[Exercise inputs Boundary: Start]

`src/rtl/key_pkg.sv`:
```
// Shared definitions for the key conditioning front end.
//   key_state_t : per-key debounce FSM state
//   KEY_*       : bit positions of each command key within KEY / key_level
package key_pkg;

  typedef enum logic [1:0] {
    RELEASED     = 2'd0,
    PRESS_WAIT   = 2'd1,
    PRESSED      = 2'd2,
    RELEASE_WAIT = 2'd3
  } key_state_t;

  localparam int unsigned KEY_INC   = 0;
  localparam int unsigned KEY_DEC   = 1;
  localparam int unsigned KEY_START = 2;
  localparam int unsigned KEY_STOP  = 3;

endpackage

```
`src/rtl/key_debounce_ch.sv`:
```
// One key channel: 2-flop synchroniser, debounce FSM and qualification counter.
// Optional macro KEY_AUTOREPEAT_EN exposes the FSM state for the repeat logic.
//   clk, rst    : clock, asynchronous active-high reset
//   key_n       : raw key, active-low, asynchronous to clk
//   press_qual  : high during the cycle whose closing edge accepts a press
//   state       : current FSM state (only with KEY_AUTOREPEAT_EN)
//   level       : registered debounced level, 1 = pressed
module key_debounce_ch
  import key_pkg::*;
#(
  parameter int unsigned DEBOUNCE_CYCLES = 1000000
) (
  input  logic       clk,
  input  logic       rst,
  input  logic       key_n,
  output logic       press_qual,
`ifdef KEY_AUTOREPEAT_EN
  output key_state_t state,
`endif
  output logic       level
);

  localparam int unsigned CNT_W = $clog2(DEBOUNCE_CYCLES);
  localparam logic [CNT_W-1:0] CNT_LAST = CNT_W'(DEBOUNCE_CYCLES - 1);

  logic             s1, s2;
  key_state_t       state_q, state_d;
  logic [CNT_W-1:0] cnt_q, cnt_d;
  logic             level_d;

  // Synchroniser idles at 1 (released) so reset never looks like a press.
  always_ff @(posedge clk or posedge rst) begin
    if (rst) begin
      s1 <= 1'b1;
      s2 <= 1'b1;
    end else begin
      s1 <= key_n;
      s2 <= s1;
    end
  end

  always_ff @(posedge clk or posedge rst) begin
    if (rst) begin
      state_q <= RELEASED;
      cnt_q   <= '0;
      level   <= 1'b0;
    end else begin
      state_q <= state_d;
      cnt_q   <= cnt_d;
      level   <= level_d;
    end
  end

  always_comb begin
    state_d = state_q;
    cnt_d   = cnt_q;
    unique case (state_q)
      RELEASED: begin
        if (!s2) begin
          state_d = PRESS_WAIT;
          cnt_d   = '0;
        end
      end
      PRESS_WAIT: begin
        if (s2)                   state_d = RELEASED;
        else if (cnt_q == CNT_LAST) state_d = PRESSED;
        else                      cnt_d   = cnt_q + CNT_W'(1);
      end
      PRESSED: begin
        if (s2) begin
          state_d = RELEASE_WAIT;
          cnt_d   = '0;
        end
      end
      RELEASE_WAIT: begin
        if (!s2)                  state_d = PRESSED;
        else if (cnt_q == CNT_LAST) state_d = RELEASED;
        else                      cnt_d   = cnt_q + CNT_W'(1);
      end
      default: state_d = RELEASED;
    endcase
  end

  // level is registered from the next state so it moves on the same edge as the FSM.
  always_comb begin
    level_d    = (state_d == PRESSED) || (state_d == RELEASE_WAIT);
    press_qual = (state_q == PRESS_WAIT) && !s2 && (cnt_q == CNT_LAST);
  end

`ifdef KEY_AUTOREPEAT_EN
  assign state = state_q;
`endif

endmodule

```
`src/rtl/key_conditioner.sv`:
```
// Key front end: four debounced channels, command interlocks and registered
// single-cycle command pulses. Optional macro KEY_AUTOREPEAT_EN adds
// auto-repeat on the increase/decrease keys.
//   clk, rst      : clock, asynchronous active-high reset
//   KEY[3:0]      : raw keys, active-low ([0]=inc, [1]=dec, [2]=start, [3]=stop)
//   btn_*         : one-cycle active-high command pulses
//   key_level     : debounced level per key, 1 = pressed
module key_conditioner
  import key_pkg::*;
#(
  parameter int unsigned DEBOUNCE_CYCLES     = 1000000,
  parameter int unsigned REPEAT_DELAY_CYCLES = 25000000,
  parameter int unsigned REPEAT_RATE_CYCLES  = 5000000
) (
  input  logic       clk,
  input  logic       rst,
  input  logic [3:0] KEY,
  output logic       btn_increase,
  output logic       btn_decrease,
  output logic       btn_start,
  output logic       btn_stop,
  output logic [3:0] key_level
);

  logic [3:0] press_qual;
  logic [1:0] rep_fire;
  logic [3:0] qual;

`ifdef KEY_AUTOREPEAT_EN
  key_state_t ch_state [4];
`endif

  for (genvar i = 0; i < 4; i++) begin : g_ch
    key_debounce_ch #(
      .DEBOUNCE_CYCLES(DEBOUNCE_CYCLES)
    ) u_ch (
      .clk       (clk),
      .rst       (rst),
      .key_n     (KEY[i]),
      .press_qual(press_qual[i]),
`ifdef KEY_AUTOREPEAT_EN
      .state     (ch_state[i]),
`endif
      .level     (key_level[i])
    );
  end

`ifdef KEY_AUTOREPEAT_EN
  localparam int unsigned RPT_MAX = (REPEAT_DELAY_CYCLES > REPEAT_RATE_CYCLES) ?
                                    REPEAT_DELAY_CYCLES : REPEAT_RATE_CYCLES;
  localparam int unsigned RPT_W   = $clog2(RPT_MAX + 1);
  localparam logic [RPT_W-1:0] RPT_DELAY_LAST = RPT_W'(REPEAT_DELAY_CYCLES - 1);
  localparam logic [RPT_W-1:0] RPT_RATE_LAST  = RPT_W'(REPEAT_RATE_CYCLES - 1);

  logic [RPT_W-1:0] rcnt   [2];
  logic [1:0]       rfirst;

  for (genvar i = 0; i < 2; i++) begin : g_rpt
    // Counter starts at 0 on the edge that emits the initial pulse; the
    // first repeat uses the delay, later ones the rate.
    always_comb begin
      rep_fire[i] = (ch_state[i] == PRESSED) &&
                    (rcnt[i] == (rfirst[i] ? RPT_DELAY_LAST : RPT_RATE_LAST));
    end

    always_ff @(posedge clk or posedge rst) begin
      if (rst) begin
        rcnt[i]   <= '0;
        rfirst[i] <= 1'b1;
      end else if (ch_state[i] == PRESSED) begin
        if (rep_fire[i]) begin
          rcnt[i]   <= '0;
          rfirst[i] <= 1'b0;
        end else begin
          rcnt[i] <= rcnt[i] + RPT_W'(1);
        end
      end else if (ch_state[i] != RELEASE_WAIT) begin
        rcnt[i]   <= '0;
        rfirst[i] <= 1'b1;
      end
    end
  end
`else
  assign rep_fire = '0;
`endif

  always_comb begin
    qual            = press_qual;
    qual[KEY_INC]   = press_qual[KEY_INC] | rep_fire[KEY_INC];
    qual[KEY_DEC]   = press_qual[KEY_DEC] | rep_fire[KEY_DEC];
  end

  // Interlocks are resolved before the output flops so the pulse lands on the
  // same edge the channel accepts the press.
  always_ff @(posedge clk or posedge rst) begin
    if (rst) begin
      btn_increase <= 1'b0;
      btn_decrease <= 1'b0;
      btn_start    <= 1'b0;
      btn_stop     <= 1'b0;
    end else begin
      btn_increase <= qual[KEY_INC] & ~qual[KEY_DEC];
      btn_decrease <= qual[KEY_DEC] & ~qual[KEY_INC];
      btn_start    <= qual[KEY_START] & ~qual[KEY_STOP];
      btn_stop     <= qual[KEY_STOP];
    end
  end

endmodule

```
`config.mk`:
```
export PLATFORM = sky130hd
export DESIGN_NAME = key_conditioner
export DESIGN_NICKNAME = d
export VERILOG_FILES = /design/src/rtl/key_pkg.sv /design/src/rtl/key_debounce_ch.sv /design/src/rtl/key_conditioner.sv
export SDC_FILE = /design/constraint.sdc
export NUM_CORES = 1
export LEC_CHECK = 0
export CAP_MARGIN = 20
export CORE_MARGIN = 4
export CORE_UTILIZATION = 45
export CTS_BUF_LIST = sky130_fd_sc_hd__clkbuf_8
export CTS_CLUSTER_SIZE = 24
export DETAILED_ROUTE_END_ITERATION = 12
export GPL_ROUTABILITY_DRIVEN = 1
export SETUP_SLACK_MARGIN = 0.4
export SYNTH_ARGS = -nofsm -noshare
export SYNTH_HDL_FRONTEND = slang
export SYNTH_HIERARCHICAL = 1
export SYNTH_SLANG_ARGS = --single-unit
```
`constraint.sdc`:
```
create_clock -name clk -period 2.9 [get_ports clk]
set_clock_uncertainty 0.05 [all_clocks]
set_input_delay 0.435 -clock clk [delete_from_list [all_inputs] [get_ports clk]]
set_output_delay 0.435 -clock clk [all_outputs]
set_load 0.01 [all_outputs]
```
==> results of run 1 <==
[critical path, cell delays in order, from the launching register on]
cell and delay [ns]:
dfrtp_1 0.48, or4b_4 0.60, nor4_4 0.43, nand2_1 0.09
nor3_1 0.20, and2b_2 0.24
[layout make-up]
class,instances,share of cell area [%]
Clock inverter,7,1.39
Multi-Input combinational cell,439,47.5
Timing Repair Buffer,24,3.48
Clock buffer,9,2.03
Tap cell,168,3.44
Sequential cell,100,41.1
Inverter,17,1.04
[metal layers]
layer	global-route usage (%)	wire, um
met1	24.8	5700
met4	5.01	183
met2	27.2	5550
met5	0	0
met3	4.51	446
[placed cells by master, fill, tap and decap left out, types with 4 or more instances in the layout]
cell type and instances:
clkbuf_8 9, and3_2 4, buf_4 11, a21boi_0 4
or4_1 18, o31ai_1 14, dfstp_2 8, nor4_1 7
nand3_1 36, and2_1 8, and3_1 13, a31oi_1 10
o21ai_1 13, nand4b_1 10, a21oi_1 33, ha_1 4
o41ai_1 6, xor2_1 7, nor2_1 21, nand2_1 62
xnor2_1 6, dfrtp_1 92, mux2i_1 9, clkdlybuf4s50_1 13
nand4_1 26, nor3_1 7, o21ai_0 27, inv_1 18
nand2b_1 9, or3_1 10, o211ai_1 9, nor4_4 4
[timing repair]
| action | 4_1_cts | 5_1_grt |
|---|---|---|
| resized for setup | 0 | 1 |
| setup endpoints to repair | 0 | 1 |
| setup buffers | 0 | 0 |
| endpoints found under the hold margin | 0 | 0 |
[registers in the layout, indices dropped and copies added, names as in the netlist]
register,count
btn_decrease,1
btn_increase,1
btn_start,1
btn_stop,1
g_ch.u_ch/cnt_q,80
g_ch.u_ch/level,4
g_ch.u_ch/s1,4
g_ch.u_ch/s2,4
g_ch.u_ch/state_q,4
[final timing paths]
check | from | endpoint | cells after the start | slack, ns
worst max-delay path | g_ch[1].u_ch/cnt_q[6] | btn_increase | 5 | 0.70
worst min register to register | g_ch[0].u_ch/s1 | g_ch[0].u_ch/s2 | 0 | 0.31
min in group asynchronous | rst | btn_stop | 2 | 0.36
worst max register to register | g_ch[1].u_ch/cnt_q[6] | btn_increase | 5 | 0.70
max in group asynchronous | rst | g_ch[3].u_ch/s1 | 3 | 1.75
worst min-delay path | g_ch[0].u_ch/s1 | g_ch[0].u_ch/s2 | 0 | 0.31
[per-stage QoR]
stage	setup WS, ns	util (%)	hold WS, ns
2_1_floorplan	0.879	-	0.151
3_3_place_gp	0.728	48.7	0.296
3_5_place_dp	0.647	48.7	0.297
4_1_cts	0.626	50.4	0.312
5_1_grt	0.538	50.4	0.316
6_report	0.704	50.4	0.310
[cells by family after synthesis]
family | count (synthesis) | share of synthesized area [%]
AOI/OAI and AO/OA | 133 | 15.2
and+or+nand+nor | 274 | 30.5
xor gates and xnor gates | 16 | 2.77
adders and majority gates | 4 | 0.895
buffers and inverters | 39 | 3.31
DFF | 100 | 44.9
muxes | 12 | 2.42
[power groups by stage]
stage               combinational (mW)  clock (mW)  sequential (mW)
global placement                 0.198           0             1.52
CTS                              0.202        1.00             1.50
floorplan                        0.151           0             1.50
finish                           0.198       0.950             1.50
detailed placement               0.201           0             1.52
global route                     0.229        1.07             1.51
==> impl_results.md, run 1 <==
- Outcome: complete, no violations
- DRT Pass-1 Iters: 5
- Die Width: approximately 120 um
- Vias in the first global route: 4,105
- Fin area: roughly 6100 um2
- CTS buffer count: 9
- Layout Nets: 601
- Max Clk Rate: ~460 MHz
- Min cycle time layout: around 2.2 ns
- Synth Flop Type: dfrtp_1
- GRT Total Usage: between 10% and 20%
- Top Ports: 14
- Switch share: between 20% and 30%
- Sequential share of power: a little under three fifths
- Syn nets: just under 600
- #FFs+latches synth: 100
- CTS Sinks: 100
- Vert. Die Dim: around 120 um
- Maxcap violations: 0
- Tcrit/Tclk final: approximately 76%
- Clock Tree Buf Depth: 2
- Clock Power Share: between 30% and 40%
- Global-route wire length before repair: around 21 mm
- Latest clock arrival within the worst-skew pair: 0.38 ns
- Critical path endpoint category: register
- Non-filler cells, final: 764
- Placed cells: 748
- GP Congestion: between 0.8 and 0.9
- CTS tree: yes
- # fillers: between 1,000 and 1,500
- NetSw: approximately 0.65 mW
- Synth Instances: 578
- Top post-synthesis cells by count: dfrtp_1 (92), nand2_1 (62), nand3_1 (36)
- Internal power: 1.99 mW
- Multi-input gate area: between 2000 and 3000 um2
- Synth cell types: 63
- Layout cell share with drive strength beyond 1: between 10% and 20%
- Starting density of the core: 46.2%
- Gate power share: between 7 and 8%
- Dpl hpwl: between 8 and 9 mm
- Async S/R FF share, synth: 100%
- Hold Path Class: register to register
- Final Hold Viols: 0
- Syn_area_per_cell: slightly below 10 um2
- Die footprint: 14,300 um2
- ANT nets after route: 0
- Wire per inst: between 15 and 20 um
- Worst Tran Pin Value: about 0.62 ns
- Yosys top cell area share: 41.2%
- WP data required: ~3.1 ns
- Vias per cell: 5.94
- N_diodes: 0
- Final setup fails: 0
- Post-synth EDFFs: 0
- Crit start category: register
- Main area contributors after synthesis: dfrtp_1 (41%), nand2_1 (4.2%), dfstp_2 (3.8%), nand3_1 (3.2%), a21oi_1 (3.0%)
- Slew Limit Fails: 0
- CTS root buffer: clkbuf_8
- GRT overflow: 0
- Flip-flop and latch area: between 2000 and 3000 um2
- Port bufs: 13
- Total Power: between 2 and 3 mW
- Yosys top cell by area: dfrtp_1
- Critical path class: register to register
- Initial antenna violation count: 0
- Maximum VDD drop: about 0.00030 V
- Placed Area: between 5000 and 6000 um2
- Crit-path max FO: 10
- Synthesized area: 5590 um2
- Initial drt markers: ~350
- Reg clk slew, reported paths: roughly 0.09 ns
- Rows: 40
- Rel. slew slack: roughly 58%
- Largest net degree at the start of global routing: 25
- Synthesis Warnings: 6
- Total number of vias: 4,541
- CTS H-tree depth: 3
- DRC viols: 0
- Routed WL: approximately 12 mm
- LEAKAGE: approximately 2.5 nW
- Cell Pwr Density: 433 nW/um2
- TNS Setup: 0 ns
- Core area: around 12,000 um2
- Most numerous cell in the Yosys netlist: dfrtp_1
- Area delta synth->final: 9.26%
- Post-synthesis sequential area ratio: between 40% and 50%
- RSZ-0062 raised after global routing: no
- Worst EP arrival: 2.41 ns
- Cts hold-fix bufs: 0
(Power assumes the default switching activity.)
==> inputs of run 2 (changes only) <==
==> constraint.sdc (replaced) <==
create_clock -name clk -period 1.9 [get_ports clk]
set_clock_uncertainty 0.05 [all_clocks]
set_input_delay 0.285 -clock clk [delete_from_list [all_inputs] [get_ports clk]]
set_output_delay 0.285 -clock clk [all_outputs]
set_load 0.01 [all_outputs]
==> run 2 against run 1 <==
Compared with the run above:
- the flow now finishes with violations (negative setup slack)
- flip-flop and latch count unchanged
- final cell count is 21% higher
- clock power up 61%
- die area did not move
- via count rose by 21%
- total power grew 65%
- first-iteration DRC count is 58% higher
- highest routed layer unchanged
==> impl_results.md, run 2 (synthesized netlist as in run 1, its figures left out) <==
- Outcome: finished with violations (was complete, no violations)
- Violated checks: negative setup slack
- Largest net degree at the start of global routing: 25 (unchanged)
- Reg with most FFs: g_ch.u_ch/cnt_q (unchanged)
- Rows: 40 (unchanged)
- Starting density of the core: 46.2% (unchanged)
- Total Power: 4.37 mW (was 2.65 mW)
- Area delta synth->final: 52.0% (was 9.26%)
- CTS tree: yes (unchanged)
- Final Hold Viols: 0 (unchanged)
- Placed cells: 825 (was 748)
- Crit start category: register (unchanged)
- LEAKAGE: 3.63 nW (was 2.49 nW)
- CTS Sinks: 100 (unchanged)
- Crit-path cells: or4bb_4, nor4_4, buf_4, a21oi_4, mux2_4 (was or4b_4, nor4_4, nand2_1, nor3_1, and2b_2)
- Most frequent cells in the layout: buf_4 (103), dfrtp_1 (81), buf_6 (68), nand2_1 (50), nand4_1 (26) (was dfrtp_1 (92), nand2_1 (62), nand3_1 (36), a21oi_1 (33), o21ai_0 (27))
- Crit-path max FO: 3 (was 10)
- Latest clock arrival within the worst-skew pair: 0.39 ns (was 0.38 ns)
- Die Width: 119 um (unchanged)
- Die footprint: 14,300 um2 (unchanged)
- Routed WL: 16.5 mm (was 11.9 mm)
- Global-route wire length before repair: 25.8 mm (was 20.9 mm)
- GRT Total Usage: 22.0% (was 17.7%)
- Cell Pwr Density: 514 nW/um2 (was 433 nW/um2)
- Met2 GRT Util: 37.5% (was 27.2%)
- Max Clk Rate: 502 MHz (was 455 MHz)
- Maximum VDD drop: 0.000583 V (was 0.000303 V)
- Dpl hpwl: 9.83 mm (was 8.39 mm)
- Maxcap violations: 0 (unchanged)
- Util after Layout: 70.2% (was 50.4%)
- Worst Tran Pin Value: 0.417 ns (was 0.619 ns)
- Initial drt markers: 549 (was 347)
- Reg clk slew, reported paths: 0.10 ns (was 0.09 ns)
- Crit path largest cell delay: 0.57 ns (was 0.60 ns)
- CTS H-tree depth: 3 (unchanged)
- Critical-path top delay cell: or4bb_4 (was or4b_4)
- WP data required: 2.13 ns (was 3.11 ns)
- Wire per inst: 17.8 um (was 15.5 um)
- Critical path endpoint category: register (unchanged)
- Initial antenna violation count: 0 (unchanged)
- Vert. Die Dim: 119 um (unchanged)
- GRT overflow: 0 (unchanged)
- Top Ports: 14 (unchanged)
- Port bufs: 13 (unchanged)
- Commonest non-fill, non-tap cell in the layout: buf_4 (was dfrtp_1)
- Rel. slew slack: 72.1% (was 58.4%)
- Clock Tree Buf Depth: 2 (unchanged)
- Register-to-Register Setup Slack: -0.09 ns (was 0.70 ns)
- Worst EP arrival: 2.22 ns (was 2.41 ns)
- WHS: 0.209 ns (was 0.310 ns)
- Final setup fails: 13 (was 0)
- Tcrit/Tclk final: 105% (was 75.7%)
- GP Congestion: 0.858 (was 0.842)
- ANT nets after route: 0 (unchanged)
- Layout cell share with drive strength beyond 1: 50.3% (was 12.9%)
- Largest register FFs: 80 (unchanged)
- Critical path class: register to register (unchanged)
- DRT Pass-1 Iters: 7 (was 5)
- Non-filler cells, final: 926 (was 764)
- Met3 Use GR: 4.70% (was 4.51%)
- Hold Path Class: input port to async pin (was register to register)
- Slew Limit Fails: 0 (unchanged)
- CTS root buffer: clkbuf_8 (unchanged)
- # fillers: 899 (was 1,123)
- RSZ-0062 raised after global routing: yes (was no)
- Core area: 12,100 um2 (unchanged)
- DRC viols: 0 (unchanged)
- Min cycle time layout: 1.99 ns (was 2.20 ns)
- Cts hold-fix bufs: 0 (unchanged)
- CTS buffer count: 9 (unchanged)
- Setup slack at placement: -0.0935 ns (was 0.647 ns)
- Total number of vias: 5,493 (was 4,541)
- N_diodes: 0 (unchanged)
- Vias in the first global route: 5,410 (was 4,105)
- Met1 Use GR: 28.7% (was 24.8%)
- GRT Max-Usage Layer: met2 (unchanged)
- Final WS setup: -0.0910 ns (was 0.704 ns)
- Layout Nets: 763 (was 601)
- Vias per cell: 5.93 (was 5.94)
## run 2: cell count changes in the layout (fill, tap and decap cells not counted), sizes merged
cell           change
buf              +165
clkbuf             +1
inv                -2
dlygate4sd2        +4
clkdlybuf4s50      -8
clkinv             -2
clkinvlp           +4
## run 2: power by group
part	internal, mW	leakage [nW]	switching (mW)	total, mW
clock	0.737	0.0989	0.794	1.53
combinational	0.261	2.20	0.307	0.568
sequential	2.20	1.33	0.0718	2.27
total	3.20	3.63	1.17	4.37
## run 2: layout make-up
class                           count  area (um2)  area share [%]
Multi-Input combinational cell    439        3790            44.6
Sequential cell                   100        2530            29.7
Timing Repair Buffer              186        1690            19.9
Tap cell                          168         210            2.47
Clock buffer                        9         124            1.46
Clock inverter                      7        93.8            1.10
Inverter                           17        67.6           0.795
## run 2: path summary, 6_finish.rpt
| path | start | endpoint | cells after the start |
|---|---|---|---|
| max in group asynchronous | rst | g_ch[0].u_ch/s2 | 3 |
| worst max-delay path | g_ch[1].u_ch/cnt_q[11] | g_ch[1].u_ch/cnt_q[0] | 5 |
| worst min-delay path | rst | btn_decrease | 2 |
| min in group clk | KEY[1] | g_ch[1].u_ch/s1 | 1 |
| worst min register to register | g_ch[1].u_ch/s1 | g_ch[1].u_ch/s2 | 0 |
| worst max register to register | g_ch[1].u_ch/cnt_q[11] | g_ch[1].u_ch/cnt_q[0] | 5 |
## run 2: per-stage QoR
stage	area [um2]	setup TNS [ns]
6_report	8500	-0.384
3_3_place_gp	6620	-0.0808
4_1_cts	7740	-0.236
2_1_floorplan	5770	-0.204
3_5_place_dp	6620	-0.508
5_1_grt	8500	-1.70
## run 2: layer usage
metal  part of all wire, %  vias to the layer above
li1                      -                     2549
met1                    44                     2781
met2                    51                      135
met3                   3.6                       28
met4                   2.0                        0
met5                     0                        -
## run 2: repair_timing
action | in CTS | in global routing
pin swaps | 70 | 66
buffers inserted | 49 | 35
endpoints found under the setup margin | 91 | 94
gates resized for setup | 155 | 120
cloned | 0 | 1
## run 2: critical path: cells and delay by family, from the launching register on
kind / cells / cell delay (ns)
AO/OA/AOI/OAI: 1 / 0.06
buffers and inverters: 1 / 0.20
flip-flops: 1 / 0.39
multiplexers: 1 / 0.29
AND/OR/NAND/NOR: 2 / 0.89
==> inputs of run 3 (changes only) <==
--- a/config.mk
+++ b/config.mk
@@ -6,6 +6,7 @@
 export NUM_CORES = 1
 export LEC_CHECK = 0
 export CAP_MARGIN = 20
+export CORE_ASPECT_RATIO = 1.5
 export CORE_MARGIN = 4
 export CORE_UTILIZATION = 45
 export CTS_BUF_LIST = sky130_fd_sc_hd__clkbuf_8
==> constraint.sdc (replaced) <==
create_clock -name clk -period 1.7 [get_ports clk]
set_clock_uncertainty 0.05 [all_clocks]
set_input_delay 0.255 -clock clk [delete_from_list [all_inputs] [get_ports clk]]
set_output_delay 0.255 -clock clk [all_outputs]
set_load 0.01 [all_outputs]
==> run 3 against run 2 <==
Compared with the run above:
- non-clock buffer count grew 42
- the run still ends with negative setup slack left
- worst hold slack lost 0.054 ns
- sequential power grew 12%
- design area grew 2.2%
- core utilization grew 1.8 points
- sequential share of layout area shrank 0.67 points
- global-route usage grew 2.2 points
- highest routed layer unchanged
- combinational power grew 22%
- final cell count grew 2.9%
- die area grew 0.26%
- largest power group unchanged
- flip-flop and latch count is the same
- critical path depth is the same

[Exercise inputs Boundary: End]

# Action item
A verbatim transcription is required of the lines from the one with "- largest power group unchanged" through the final line of the entries above, and of nothing else.

# Answer below
- largest power group unchanged
- flip-flop and latch count is the same
- critical path depth is the same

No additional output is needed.